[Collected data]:
[src/rtl/mcpu_ctrl.sv]
// mcpu_ctrl: multi-cycle control unit for the RV32I teaching CPU.
// Each instruction is walked through IF -> ID -> EX -> (MEM) -> (WB).
// Every memory access waits on MIO_ready. Illegal opcodes, illegal ALU
// functions and stalled memory accesses drop the unit into a sticky TRAP
// state that only rst can leave.
module mcpu_ctrl #(
    parameter int unsigned MIO_TIMEOUT = 16
) (
    input  logic       clk,
    input  logic       rst,
    input  logic [4:0] OPcode,
    input  logic [2:0] Fun3,
    input  logic       Fun7,
    input  logic       Zero,
    input  logic       MIO_ready,
    output logic       PCWrite,
    output logic [1:0] PCSrc,
    output logic       IRWrite,
    output logic       IorD,
    output logic       MemReq,
    output logic       MemRW,
    output logic       CPU_MIO,
    output logic [2:0] ImmSel,
    output logic [1:0] ALUSrc_A,
    output logic [1:0] ALUSrc_B,
    output logic [3:0] ALU_Control,
    output logic [1:0] MemtoReg,
    output logic       RegWrite,
    output logic [2:0] state,
    output logic       trap,
    output logic [1:0] trap_cause
);

    // FSM states; the encodings are visible on the state output.
    typedef enum logic [2:0] {
        S_IDLE = 3'd0,
        S_IF   = 3'd1,
        S_ID   = 3'd2,
        S_EX   = 3'd3,
        S_MEM  = 3'd4,
        S_WB   = 3'd5,
        S_TRAP = 3'd7
    } state_t;

    // Instruction classes recognised from the opcode field.
    typedef enum logic [3:0] {
        C_R, C_I, C_LW, C_SW, C_BR, C_JAL, C_JALR, C_LUI, C_AUIPC, C_BAD
    } cls_t;

    // Opcode field values (IR[6:2]).
    localparam logic [4:0] OP_R     = 5'b01100;
    localparam logic [4:0] OP_I     = 5'b00100;
    localparam logic [4:0] OP_LW    = 5'b00000;
    localparam logic [4:0] OP_SW    = 5'b01000;
    localparam logic [4:0] OP_BR    = 5'b11000;
    localparam logic [4:0] OP_JAL   = 5'b11011;
    localparam logic [4:0] OP_JALR  = 5'b11001;
    localparam logic [4:0] OP_LUI   = 5'b01101;
    localparam logic [4:0] OP_AUIPC = 5'b00101;

    // ALU operation codes.
    localparam logic [3:0] ALU_AND = 4'b0000;
    localparam logic [3:0] ALU_OR  = 4'b0001;
    localparam logic [3:0] ALU_ADD = 4'b0010;
    localparam logic [3:0] ALU_XOR = 4'b0011;
    localparam logic [3:0] ALU_SRL = 4'b0101;
    localparam logic [3:0] ALU_SUB = 4'b0110;
    localparam logic [3:0] ALU_SLT = 4'b0111;

    // Immediate formats.
    localparam logic [2:0] IMM_I = 3'b000;
    localparam logic [2:0] IMM_S = 3'b001;
    localparam logic [2:0] IMM_B = 3'b010;
    localparam logic [2:0] IMM_J = 3'b011;
    localparam logic [2:0] IMM_U = 3'b100;

    // Mux selections.
    localparam logic [1:0] A_PC    = 2'b00;
    localparam logic [1:0] A_RS1   = 2'b01;
    localparam logic [1:0] A_OLDPC = 2'b10;
    localparam logic [1:0] A_ZERO  = 2'b11;
    localparam logic [1:0] B_RS2   = 2'b00;
    localparam logic [1:0] B_IMM   = 2'b01;
    localparam logic [1:0] B_FOUR  = 2'b10;
    localparam logic [1:0] PC_ALU    = 2'b00;
    localparam logic [1:0] PC_ALUOUT = 2'b01;
    localparam logic [1:0] PC_JALR   = 2'b10;
    localparam logic [1:0] WB_ALUOUT = 2'b00;
    localparam logic [1:0] WB_MDR    = 2'b01;
    localparam logic [1:0] WB_PC     = 2'b10;

    // Trap causes.
    localparam logic [1:0] CAUSE_ILLEGAL = 2'b01;
    localparam logic [1:0] CAUSE_TIMEOUT = 2'b10;

    // Watchdog sizing: the counter only has to hold 0 .. MIO_TIMEOUT-1,
    // because the trap is taken on the wait cycle that would reach the limit.
    localparam int unsigned WDW = (MIO_TIMEOUT > 1) ? $clog2(MIO_TIMEOUT) : 1;
    localparam bit WD_EN = (MIO_TIMEOUT != 0);
    localparam logic [WDW-1:0] WD_LAST = WDW'((MIO_TIMEOUT == 0) ? 0 : MIO_TIMEOUT - 1);

    state_t         state_q, state_d;
    logic [WDW-1:0] wd_q, wd_d;
    logic           trap_q;
    logic [1:0]     trap_cause_q;
    logic [1:0]     cause_d;

    cls_t       cls;
    logic [2:0] imm_id;
    logic [3:0] alu_fn;
    logic       fun3_ok;
    logic       id_illegal;
    logic       wait_cycle;
    logic       wd_expire;

    // Classify the instruction and pick the immediate format used in ID.
    always_comb begin
        cls    = C_BAD;
        imm_id = IMM_I;
        case (OPcode)
            OP_R:     cls = C_R;
            OP_I:     cls = C_I;
            OP_LW:    cls = C_LW;
            OP_SW:    begin cls = C_SW;    imm_id = IMM_S; end
            OP_BR:    begin cls = C_BR;    imm_id = IMM_B; end
            OP_JAL:   begin cls = C_JAL;   imm_id = IMM_J; end
            OP_JALR:  cls = C_JALR;
            OP_LUI:   begin cls = C_LUI;   imm_id = IMM_U; end
            OP_AUIPC: begin cls = C_AUIPC; imm_id = IMM_U; end
            default:  cls = C_BAD;
        endcase
    end

    // ALU function for R and I-ALU; Fun7 only selects SUB for R-type,
    // since in I-type it is just an immediate bit.
    always_comb begin
        alu_fn  = ALU_ADD;
        fun3_ok = 1'b1;
        case (Fun3)
            3'b000:  alu_fn = (cls == C_R && Fun7) ? ALU_SUB : ALU_ADD;
            3'b100:  alu_fn = ALU_XOR;
            3'b110:  alu_fn = ALU_OR;
            3'b111:  alu_fn = ALU_AND;
            3'b101:  alu_fn = ALU_SRL;
            3'b010:  alu_fn = ALU_SLT;
            default: fun3_ok = 1'b0;
        endcase
    end

    // An instruction is rejected in ID if its opcode is unknown, or if it
    // is an ALU instruction whose function the ALU cannot perform.
    assign id_illegal = (cls == C_BAD) || ((cls == C_R || cls == C_I) && !fun3_ok);

    // Watchdog fires on the wait cycle that would bring the count to the limit;
    // a ready on that same cycle wins because wait_cycle requires !MIO_ready.
    assign wait_cycle = WD_EN && (state_q == S_IF || state_q == S_MEM) && !MIO_ready;
    assign wd_expire  = wait_cycle && (wd_q == WD_LAST);

    // Next state and control outputs, decoded from the current state and IR fields.
    always_comb begin
        state_d     = state_q;
        cause_d     = 2'b00;
        PCWrite     = 1'b0;
        PCSrc       = PC_ALU;
        IRWrite     = 1'b0;
        IorD        = 1'b0;
        MemReq      = 1'b0;
        MemRW       = 1'b0;
        ImmSel      = IMM_I;
        ALUSrc_A    = A_PC;
        ALUSrc_B    = B_RS2;
        ALU_Control = ALU_AND;
        MemtoReg    = WB_ALUOUT;
        RegWrite    = 1'b0;
        case (state_q)
            S_IDLE: state_d = S_IF;
            S_IF: begin
                MemReq      = 1'b1;
                IorD        = 1'b0;
                ALUSrc_A    = A_PC;
                ALUSrc_B    = B_FOUR;
                ALU_Control = ALU_ADD;
                if (MIO_ready) begin
                    IRWrite = 1'b1;
                    PCWrite = 1'b1;
                    PCSrc   = PC_ALU;
                    state_d = S_ID;
                end else if (wd_expire) begin
                    state_d = S_TRAP;
                    cause_d = CAUSE_TIMEOUT;
                end
            end
            S_ID: begin
                // Branch/jump target goes into ALUOut for use in EX.
                ALUSrc_A    = A_OLDPC;
                ALUSrc_B    = B_IMM;
                ALU_Control = ALU_ADD;
                ImmSel      = imm_id;
                if (id_illegal) begin
                    state_d = S_TRAP;
                    cause_d = CAUSE_ILLEGAL;
                end else begin
                    state_d = S_EX;
                end
            end
            S_EX: begin
                case (cls)
                    C_R: begin
                        ALUSrc_A    = A_RS1;
                        ALUSrc_B    = B_RS2;
                        ALU_Control = alu_fn;
                        state_d     = S_WB;
                    end
                    C_I: begin
                        ALUSrc_A    = A_RS1;
                        ALUSrc_B    = B_IMM;
                        ImmSel      = IMM_I;
                        ALU_Control = alu_fn;
                        state_d     = S_WB;
                    end
                    C_LW, C_SW: begin
                        ALUSrc_A    = A_RS1;
                        ALUSrc_B    = B_IMM;
                        ALU_Control = ALU_ADD;
                        ImmSel      = (cls == C_SW) ? IMM_S : IMM_I;
                        state_d     = S_MEM;
                    end
                    C_BR: begin
                        // BEQ takes on Zero, BNE (Fun3[0]=1) on !Zero.
                        ALUSrc_A    = A_RS1;
                        ALUSrc_B    = B_RS2;
                        ALU_Control = ALU_SUB;
                        PCSrc       = PC_ALUOUT;
                        PCWrite     = Zero ^ Fun3[0];
                        state_d     = S_IF;
                    end
                    C_JAL: begin
                        PCWrite  = 1'b1;
                        PCSrc    = PC_ALUOUT;
                        RegWrite = 1'b1;
                        MemtoReg = WB_PC;
                        state_d  = S_IF;
                    end
                    C_JALR: begin
                        ALUSrc_A    = A_RS1;
                        ALUSrc_B    = B_IMM;
                        ALU_Control = ALU_ADD;
                        PCSrc       = PC_JALR;
                        PCWrite     = 1'b1;
                        RegWrite    = 1'b1;
                        MemtoReg    = WB_PC;
                        state_d     = S_IF;
                    end
                    C_LUI: begin
                        ALUSrc_A    = A_ZERO;
                        ALUSrc_B    = B_IMM;
                        ImmSel      = IMM_U;
                        ALU_Control = ALU_ADD;
                        state_d     = S_WB;
                    end
                    C_AUIPC: begin
                        ALUSrc_A    = A_OLDPC;
                        ALUSrc_B    = B_IMM;
                        ImmSel      = IMM_U;
                        ALU_Control = ALU_ADD;
                        state_d     = S_WB;
                    end
                    default: begin
                        // Only reachable if IR changed after ID; treat as illegal.
                        state_d = S_TRAP;
                        cause_d = CAUSE_ILLEGAL;
                    end
                endcase
            end
            S_MEM: begin
                MemReq = 1'b1;
                IorD   = 1'b1;
                MemRW  = (cls == C_SW);
                if (MIO_ready) begin
                    state_d = (cls == C_LW) ? S_WB : S_IF;
                end else if (wd_expire) begin
                    state_d = S_TRAP;
                    cause_d = CAUSE_TIMEOUT;
                end
            end
            S_WB: begin
                RegWrite = 1'b1;
                MemtoReg = (cls == C_LW) ? WB_MDR : WB_ALUOUT;
                state_d  = S_IF;
            end
            S_TRAP: state_d = S_TRAP;
            default: state_d = S_IDLE;
        endcase
    end

    // Watchdog next value: cleared on every state change, counts wait cycles otherwise.
    always_comb begin
        wd_d = wd_q;
        if (state_d != state_q) begin
            wd_d = '0;
        end else if (wait_cycle) begin
            wd_d = wd_q + WDW'(1);
        end
    end

    // State, watchdog and sticky trap registers.
    always_ff @(posedge clk or posedge rst) begin
        if (rst) begin
            state_q      <= S_IDLE;
            wd_q         <= '0;
            trap_q       <= 1'b0;
            trap_cause_q <= 2'b00;
        end else begin
            state_q <= state_d;
            wd_q    <= wd_d;
            if (state_q != S_TRAP && state_d == S_TRAP) begin
                trap_q       <= 1'b1;
                trap_cause_q <= cause_d;
            end
        end
    end

    assign CPU_MIO    = MemReq;
    assign state      = state_q;
    assign trap       = trap_q;
    assign trap_cause = trap_cause_q;

endmodule

[config.mk]
export PLATFORM = sky130hd
export DESIGN_NAME = mcpu_ctrl
export DESIGN_NICKNAME = d
export VERILOG_FILES = /design/src/rtl/mcpu_ctrl.sv
export SDC_FILE = /design/constraint.sdc
export NUM_CORES = 1
export LEC_CHECK = 0
export BUFFER_PORTS_ARGS = -buffer_cell sky130_fd_sc_hd__buf_2
export CAP_MARGIN = 25
export CORE_AREA = 2 2 48 50
export DETAILED_ROUTE_END_ITERATION = 12
export DIE_AREA = 0 0 50 52
export PLACE_DENSITY = 0.89
export SLEW_MARGIN = 25
export SYNTH_ARGS = -nofsm -noshare
export SYNTH_HDL_FRONTEND = slang
export SYNTH_SLANG_ARGS = --single-unit
[constraint.sdc]
create_clock -name clk -period 3.25 [get_ports clk]
set_clock_uncertainty 0.05 [all_clocks]
set_input_delay 0.325 -clock clk [delete_from_list [all_inputs] [get_ports clk]]
set_output_delay 0.325 -clock clk [all_outputs]
set_load 0.005 [all_outputs]
==> summary.md, run 1 <==
| Metric | Value |
|---|---|
| Status | `finished clean` |
| Starting density of the core | `49.4%` |
| Clock transition at the registers of the reported paths | `70 ps` |
| Crit-path slowest cell | `dfrtp_1` |
| Top Ports | `41` |
| Resized Gates After CTS | `0` |
| Die Ht | `52 microns` |
| Synth Area in Compound Gates | `25.8%` |
| Mapped Area | `1040 sq um` |
| Vias post-DR | `1232` |
| Antenna viol nets, final | `0` |
| Tmin final | `2380 ps` |
| RSZ-0062 raised after global routing | `no` |
| Placed Area | `1210 sq um` |
| Fraction of layout instances using a drive strength above 1 | `26.0%` |
| Post-Syn Nets | `162` |
| Max FO, Critical Path | `21` |
| Startpoint Class | `flip-flop` |
| Antenna violations before repair | `0` |
| Critical Path Start | `state[1]` |
| Ys async rst share | `100%` |
| Cell area after layout | `1250 sq um` |
| Deepest clock path buffer count | `2` |
| Fill count | `209` |
| Final number of hold-violating endpoints | `0` |
| Core Area | `2110 sq um` |
| Drt initial violations | `42` |
| Row count | `17` |
| Number of setup buffers added after CTS | `0` |
| Total gr overflow | `0` |
| R2R Path Start | `state[1]` |
| Crit-path cells | `nor2b_1 > nand2_1 > nor4b_1 > buf_2` |
| Synth Area in Adders | `1.20%` |
| Final core occ | `59.5%` |
| CP peak stage delay | `690 ps` |
| Number of CTS-inserted buffers | `3` |
| HPWL Detailed | `2090 microns` |
| # clock sinks | `10` |
| Die Width | `50 microns` |
| Hold Crit Start | `trap` |
| Diodes inserted | `0` |
| Worst EP arrival | `2010 ps` |
| H-tree depth | `1` |
| Vias in the first global route | `1086` |
| WL final | `2740 microns` |
| Drt drc | `0` |
| WL/cell | `13.1 microns` |
| EDFF count, synth | `0` |
| Post-synthesis sequential area ratio | `24.0%` |
| Setup-failing EPs final | `0` |
| Largest family of logic cells by synthesized area | `simple AND/OR/NAND/NOR gates` |
| Largest net degree at the start of global routing | `22` |
| PortBufs | `39` |
| Cells after Synth | `148` |
| Setup crit end kind | `output port` |
| Root buffer cell | `clkbuf_4` |
| TNS Setup | `0 ps` |
| Die area | `2600 sq um` |
| Hold/Removal Path Class | `flip-flop to flip-flop` |
| Synth Flop Type | `dfrtp_1` |
| Synth Register Bits | `10` |
| P_leak | `0.572 nW` |
| Portion of netlist area occupied by mux cells | `1.92%` |
| Clock latency on the worst-skew pair | `270 ps` |
| Highest achievable clock rate | `420 MHz` |
| Final worst-path cycle share | `73.3%` |
| Layout Nets | `196` |
| GRT Total Usage | `22.5%` |
| RD Place Congestion | `0.846` |
| Total power draw | `0.740 mW` |
| Syn Area/Cell | `7.03 sq um` |
| CTS tree | `yes` |
| Post-Synth Simple-Gate Area | `34.6%` |
| Max-capacitance violation count | `0` |
| CP required | `2870 ps` |
| Maximum vdd drop | `0.411 mV` |
| Drt via density | `5.89` |
| Slew Viols, Final | `0` |
| Synth cell types | `44` |
| Worst Tran Pin Value | `727 ps` |
| Pre-Repair DR Iteration Count | `4` |
| Worst Path Class, Setup | `flip-flop to output port` |
| Power density cells | `591 nW/um^2` |
| Layout area overhead | `20.4%` |
| Worst slew margin | `51.1%` |
| Synth warnings | `0` |
| Hold Worst Slack | `432 ps` |
| First-pass GRT wire length | `4570 microns` |
| Post-synthesis xor/xnor area fraction | `3.37%` |
## cells by family after synthesis
logic type	Yosys count
AND/OR/NAND/NOR	71
AO/OA/AOI/OAI	41
buffers and inverters	18
flip-flops	10
XOR/XNOR	4
multiplexers	2
adder cells (fa/ha/maj)	1
other	1
## registers in the layout, indices dropped and copies added (netlist names)
name and cells:
wd_q 4, state 3, trap_cause 2, trap 1
## synth_stat cells (all sizes together) (3+ instances only)
cell type	number	area (sq um)
nand2	15	56.3
dfrtp	10	250
a21oi	12	63.8
nor4	3	18.8
nor3	10	50.1
xor2	3	26.3
and2	3	21.3
buf	4	37.5
o21ai	5	25.0
clkbuf	7	26.3
a31oi	7	43.8
nor2	17	63.8
nand2b	6	37.5
nor2b	4	25.0
inv	7	26.3
o21a	4	30.0
## layout by cell type (no fill, tap or decap), types with 2 or more instances in the layout
cell type	count
buf_2	39
nor2_1	17
nand2_1	15
a21oi_1	11
nor3_1	10
dfrtp_1	10
inv_1	7
a31oi_1	7
nand2b_1	6
o21ai_0	5
nor2b_1	4
o21a_1	4
nor4_1	3
xor2_1	3
clkbuf_4	3
or3_1	2
o22ai_1	2
nor3b_1	2
nand3_1	2
mux2i_1	2
nand4_1	2
and2_1	2
## per-layer routing
layer / track usage [%] / routed length (microns)
met2: 40.6 / 1350
met1: 25.8 / 1100
met5: 0 / 0
met4: 12.5 / 97
met3: 2.59 / 191
## through the flow
step           cells  worst slack, ps
2_1_floorplan    148             1220
3_3_place_gp     204             1050
3_5_place_dp     204              960
4_1_cts          209              895
5_1_grt          209              698
6_report         209              869
## worst paths after layout
path | to | slack, ps | cells after the start
setup / recovery | ALU_Control[0] | 870 | 4
hold / removal | trap | 430 | 1
setup reg to reg | trap_cause[1] | 1060 | 5
hold reg to reg | trap | 430 | 1
max in group asynchronous | trap_cause[1] | 2370 | 3
min in group asynchronous | state[0] | 510 | 3
## report_power, final
group	switching, mW	internal [mW]
sequential	0.0808	0.147
clock	0.0441	0.0681
combinational	0.231	0.170
total	0.356	0.385
## repair_timing
| action | CTS | global route |
|---|---|---|
| endpoints found under the hold margin | 10 | 0 |
| hold buffers | 1 | 0 |
| endpoints found under the setup margin | 0 | 0 |
## worst max-delay path, delay by kind of cell, from the launching register on
kind / cells / cell delay [ps]
AND/OR/NAND/NOR: 3 / 860
flip-flops: 1 / 690
buffers and inverters: 1 / 170
## cell type report
class / instances / area [sq um] / area share (%)
clock buffer: 4 / 36.3 / 2.89
sequential: 10 / 250 / 20.0
multi-input combinational: 120 / 701 / 55.9
timing repair buffer: 40 / 205 / 16.4
inverter: 7 / 26.3 / 2.10
tap: 28 / 35.0 / 2.79
No activity file was read; power rests on OpenSTA's default activity.
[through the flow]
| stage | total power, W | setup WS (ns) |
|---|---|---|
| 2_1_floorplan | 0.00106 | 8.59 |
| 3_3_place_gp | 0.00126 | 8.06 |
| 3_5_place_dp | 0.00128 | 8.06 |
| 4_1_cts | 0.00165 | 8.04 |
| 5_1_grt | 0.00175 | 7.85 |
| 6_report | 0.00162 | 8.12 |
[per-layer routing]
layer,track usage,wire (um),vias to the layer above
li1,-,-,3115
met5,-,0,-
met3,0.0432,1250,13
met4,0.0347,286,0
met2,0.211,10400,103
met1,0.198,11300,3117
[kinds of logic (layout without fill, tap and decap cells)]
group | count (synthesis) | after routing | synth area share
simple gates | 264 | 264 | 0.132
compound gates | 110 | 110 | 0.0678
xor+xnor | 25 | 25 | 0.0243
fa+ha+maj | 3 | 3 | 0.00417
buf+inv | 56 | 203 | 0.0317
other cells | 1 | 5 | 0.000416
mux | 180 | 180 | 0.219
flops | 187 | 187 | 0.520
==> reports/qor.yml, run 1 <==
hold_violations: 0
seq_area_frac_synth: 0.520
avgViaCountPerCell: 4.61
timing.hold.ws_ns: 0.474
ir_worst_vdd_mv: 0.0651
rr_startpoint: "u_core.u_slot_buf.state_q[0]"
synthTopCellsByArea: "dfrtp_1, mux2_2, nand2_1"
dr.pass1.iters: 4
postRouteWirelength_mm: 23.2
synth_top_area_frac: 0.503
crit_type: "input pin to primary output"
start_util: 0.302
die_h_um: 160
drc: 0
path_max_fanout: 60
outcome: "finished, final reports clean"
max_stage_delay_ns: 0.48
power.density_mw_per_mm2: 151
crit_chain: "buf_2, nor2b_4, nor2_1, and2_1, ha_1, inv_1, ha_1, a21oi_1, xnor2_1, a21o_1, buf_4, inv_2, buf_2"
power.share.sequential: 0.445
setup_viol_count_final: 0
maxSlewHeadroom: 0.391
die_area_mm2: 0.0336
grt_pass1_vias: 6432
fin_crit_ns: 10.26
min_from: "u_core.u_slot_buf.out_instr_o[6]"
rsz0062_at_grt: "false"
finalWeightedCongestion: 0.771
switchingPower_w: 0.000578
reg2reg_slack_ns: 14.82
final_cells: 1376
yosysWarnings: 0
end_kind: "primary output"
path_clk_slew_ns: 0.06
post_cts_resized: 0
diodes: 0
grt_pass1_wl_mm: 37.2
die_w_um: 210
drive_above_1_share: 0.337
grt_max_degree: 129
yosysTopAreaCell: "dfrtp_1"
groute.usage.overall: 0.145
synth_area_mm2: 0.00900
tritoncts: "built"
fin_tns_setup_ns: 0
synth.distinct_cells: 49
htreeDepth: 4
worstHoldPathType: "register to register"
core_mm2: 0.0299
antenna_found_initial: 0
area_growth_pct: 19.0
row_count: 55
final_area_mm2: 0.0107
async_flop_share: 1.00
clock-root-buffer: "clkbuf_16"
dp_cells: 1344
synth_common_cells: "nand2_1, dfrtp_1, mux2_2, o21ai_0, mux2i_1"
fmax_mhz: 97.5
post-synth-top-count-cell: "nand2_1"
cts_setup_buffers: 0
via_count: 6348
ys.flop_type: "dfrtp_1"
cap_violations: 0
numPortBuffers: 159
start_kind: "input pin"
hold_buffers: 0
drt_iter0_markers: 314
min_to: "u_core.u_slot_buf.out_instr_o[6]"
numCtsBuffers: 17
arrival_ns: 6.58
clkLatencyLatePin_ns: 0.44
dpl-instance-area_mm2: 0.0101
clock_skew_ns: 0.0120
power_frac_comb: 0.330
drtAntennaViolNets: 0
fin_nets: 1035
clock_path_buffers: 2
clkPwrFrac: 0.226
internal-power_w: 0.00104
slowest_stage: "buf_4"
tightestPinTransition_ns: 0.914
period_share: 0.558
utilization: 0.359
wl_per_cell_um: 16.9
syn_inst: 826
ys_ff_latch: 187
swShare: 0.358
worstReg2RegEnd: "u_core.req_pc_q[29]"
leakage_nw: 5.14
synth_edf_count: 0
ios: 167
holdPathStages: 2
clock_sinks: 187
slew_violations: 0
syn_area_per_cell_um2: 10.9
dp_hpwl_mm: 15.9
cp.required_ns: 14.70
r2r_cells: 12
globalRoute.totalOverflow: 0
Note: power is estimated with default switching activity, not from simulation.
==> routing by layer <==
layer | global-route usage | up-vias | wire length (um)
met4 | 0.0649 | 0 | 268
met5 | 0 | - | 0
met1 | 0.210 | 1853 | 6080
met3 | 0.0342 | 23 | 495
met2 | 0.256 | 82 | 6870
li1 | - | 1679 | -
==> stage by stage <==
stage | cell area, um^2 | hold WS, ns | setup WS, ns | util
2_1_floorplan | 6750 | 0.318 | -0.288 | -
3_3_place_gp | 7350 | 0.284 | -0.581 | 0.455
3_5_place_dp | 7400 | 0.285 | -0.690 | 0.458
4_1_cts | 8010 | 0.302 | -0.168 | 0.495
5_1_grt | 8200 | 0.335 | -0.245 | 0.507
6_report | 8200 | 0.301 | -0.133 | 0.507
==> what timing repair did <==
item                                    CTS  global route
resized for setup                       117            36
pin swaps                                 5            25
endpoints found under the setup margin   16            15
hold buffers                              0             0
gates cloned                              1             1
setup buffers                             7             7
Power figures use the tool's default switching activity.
[config.mk]
export PLATFORM = sky130hd
export DESIGN_NAME = sb_arb
export DESIGN_NICKNAME = d
export VERILOG_FILES = /design/src/rtl/sb_arb.sv
export SDC_FILE = /design/constraint.sdc
export NUM_CORES = 1
export LEC_CHECK = 0
export ABC_AREA = 1
export CAP_MARGIN = 20
export CORE_MARGIN = 2
export CORE_UTILIZATION = 42
export CTS_CLUSTER_DIAMETER = 100
export DETAILED_ROUTE_END_ITERATION = 16
export GPL_TIMING_DRIVEN = 0
export HOLD_SLACK_MARGIN = 0.05
export PLACE_DENSITY = 0.81
export SKIP_LAST_GASP = 1
export SLEW_MARGIN = 0
export SYNTH_ARGS = -nofsm -noshare
export SYNTH_HDL_FRONTEND = slang
export SYNTH_SLANG_ARGS = --single-unit
[constraint.sdc]
create_clock -name clk -period 1.9 [get_ports clk]
set_input_delay 0.285 -clock clk [delete_from_list [all_inputs] [get_ports clk]]
set_output_delay 0.285 -clock clk [all_outputs]
set_load 0.05 [all_outputs]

[Instructions to follow]:
Which lines in the records above contain the word "reports"? Return each of them.

[Written response]:
==> reports/qor.yml, run 1 <==
outcome: "finished, final reports clean"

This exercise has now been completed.